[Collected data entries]
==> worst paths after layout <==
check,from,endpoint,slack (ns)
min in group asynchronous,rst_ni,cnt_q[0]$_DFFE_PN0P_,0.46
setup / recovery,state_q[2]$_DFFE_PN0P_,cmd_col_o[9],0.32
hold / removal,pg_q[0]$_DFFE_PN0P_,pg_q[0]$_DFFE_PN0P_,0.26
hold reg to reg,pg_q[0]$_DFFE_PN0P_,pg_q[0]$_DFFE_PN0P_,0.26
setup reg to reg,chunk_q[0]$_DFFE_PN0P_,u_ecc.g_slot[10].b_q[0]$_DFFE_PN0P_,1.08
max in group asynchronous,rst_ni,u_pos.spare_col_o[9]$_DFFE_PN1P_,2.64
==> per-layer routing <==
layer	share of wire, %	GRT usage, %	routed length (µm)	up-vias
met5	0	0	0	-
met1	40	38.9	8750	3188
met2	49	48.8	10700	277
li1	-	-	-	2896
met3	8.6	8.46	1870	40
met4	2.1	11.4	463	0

▶ _ASSIGNMENT_:
Pick every line of the data that includes the string "layer".

▶ _EXERCISE ANSWER_:
==> per-layer routing <==
layer	share of wire, %	GRT usage, %	routed length (µm)	up-vias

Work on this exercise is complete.